*** Opening of PROVIDED RECORDS ***

**src/rtl/repairclk_pkg.sv**
```systemverilog
// repairclk_pkg
// Shared types and constants for the clock-repair pattern detector:
// lane-checker state encoding, lane bit positions in the result vector,
// and the default pattern/window geometry.
package repairclk_pkg;

   typedef enum logic [1:0] {
      HUNT  = 2'd0,
      BURST = 2'd1,
      LOW   = 2'd2
   } lane_state_e;

   localparam int RCKP      = 0;
   localparam int RCKN      = 1;
   localparam int RTRK      = 2;
   localparam int NUM_LANES = 3;

   localparam int DEF_TOGGLE_LEN    = 16;
   localparam int DEF_LOW_LEN       = 8;
   localparam int DEF_PASS_THRESH   = 16;
   localparam int DEF_WINDOW_CYCLES = 3200;

endpackage

```
**src/rtl/repairclk_lane_checker.sv**
```systemverilog
// repairclk_lane_checker
// Checks one received lane against the repair pattern: a burst of TOGGLE_LEN
// alternating samples starting with 1, followed by LOW_LEN zeros. Counts
// consecutive good iterations and latches a sticky pass flag once the count
// reaches PASS_THRESH.
//
// Ports
//   i_clk        clock
//   i_rst        synchronous active-high reset
//   i_detect_en  detection enabled; low holds the checker idle
//   i_run        enabled and window still open; low freezes the checker
//   i_clear_log  clears the run count and sticky flag
//   i_sample     one lane sample per clock
//   o_logged     sticky pass flag
//
// state | meaning
// ------+------------------------------------------------------------
// HUNT  | waiting for a 1 that follows a 0 (start of a burst)
// BURST | checking alternating samples, idx = expected burst index
// LOW   | checking the trailing zeros, idx = zeros seen so far
module repairclk_lane_checker
   import repairclk_pkg::*;
#(
   parameter int TOGGLE_LEN  = DEF_TOGGLE_LEN,
   parameter int LOW_LEN     = DEF_LOW_LEN,
   parameter int PASS_THRESH = DEF_PASS_THRESH
) (
   input  logic i_clk,
   input  logic i_rst,
   input  logic i_detect_en,
   input  logic i_run,
   input  logic i_clear_log,
   input  logic i_sample,
   output logic o_logged
);

   localparam int IDX_MAX = (TOGGLE_LEN > LOW_LEN) ? TOGGLE_LEN : LOW_LEN;
   localparam int IDX_W   = (IDX_MAX > 1) ? $clog2(IDX_MAX) : 1;
   localparam int CNT_W   = $clog2(PASS_THRESH + 1);

   localparam logic [IDX_W-1:0] IDX_ONE    = IDX_W'(1);
   localparam logic [IDX_W-1:0] BURST_LAST = IDX_W'(TOGGLE_LEN - 1);
   localparam logic [IDX_W-1:0] LOW_LAST   = IDX_W'(LOW_LEN - 1);
   localparam logic [CNT_W-1:0] CNT_SAT    = CNT_W'(PASS_THRESH);
   localparam logic [CNT_W-1:0] CNT_ONE    = CNT_W'(1);

   lane_state_e      state_q, state_d;
   logic [IDX_W-1:0] idx_q, idx_d;
   logic [CNT_W-1:0] cnt_q, cnt_d;
   logic             prev_q;
   logic             logged_q;
   logic             miss;
   logic             good;

   always_comb begin
      state_d = state_q;
      idx_d   = idx_q;
      cnt_d   = cnt_q;
      miss    = 1'b0;
      good    = 1'b0;
      case (state_q)
         HUNT: begin
            // the sample that starts a burst is index 0, so the next one is 1
            if (i_sample && !prev_q) begin
               state_d = BURST;
               idx_d   = IDX_ONE;
            end
         end
         BURST: begin
            if (i_sample == ~idx_q[0]) begin
               if (idx_q == BURST_LAST) begin
                  state_d = LOW;
                  idx_d   = '0;
               end else begin
                  idx_d = idx_q + IDX_ONE;
               end
            end else begin
               miss = 1'b1;
            end
         end
         LOW: begin
            if (!i_sample) begin
               if (idx_q == LOW_LAST) begin
                  // HUNT treats the next sample as burst index 0, since the
                  // previous sample is known to be 0
                  state_d = HUNT;
                  idx_d   = '0;
                  good    = 1'b1;
               end else begin
                  idx_d = idx_q + IDX_ONE;
               end
            end else begin
               miss = 1'b1;
            end
         end
         default: begin
            state_d = HUNT;
            idx_d   = '0;
         end
      endcase

      if (miss) begin
         cnt_d = '0;
         // a wrong 1 is taken as the start of a fresh burst
         if (i_sample) begin
            state_d = BURST;
            idx_d   = IDX_ONE;
         end else begin
            state_d = HUNT;
            idx_d   = '0;
         end
      end else if (good && (cnt_q != CNT_SAT)) begin
         cnt_d = cnt_q + CNT_ONE;
      end
   end

   always_ff @(posedge i_clk) begin
      if (i_rst) begin
         state_q  <= HUNT;
         idx_q    <= '0;
         cnt_q    <= '0;
         prev_q   <= 1'b0;
         logged_q <= 1'b0;
      end else begin
         if (!i_detect_en) begin
            state_q <= HUNT;
            idx_q   <= '0;
            cnt_q   <= '0;
            prev_q  <= 1'b0;
         end else if (i_run) begin
            state_q <= state_d;
            idx_q   <= idx_d;
            cnt_q   <= cnt_d;
            prev_q  <= i_sample;
         end
         if (i_clear_log) begin
            cnt_q <= '0;
         end
         // clear beats a pass landing in the same cycle
         if (i_clear_log) begin
            logged_q <= 1'b0;
         end else if (i_run && (cnt_q == CNT_SAT)) begin
            logged_q <= 1'b1;
         end
      end
   end

   assign o_logged = logged_q;

endmodule

```
**src/rtl/repairclk_detector.sv**
```systemverilog
// repairclk_detector
// Detects the clock-repair pattern on the RCKP, RCKN and RTRK lanes during a
// fixed detection window and reports a sticky pass flag per lane.
//
// Ports
//   i_clk             clock
//   i_rst             synchronous active-high reset
//   i_detect_en       level, high while the repair pattern is expected
//   i_clear_log       one-cycle pulse, clears results and run counts
//   i_rckp/rckn/rtrk  one sample per clock per lane
//   o_logged_results  sticky pass flags {RTRK, RCKN, RCKP}
//   o_detect_done     window expired, held until i_detect_en falls
module repairclk_detector
   import repairclk_pkg::*;
#(
   parameter int TOGGLE_LEN    = DEF_TOGGLE_LEN,
   parameter int LOW_LEN       = DEF_LOW_LEN,
   parameter int PASS_THRESH   = DEF_PASS_THRESH,
   parameter int WINDOW_CYCLES = DEF_WINDOW_CYCLES
) (
   input  logic       i_clk,
   input  logic       i_rst,
   input  logic       i_detect_en,
   input  logic       i_clear_log,
   input  logic       i_rckp,
   input  logic       i_rckn,
   input  logic       i_rtrk,
   output logic [2:0] o_logged_results,
   output logic       o_detect_done
);

   localparam int WIN_W = (WINDOW_CYCLES > 1) ? $clog2(WINDOW_CYCLES) : 1;
   localparam logic [WIN_W-1:0] WIN_LAST = WIN_W'(WINDOW_CYCLES - 1);
   localparam logic [WIN_W-1:0] WIN_ONE  = WIN_W'(1);

   logic [WIN_W-1:0]     win_cnt_q;
   logic                 done_q;
   logic                 run;
   logic [NUM_LANES-1:0] lane_sample;
   logic [NUM_LANES-1:0] lane_logged;

   // count is 0 on the first enabled cycle; it parks at the last value once done
   always_ff @(posedge i_clk) begin
      if (i_rst || !i_detect_en) begin
         win_cnt_q <= '0;
         done_q    <= 1'b0;
      end else if (!done_q) begin
         if (win_cnt_q == WIN_LAST) begin
            done_q <= 1'b1;
         end else begin
            win_cnt_q <= win_cnt_q + WIN_ONE;
         end
      end
   end

   assign run = i_detect_en & ~done_q;

   assign lane_sample[RCKP] = i_rckp;
   assign lane_sample[RCKN] = i_rckn;
   assign lane_sample[RTRK] = i_rtrk;

   for (genvar g = 0; g < NUM_LANES; g++) begin : g_lane
      repairclk_lane_checker #(
         .TOGGLE_LEN  (TOGGLE_LEN),
         .LOW_LEN     (LOW_LEN),
         .PASS_THRESH (PASS_THRESH)
      ) u_lane (
         .i_clk       (i_clk),
         .i_rst       (i_rst),
         .i_detect_en (i_detect_en),
         .i_run       (run),
         .i_clear_log (i_clear_log),
         .i_sample    (lane_sample[g]),
         .o_logged    (lane_logged[g])
      );
   end

   assign o_logged_results = lane_logged;
   assign o_detect_done    = done_q;

endmodule

```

*** Close of PROVIDED RECORDS ***

- **WHAT YOU SHOULD DO**: Search the records for the string "output" and return every line in which it occurs.

- **TASK RESULT**:
   output logic o_logged
   output logic [2:0] o_logged_results,
   output logic       o_detect_done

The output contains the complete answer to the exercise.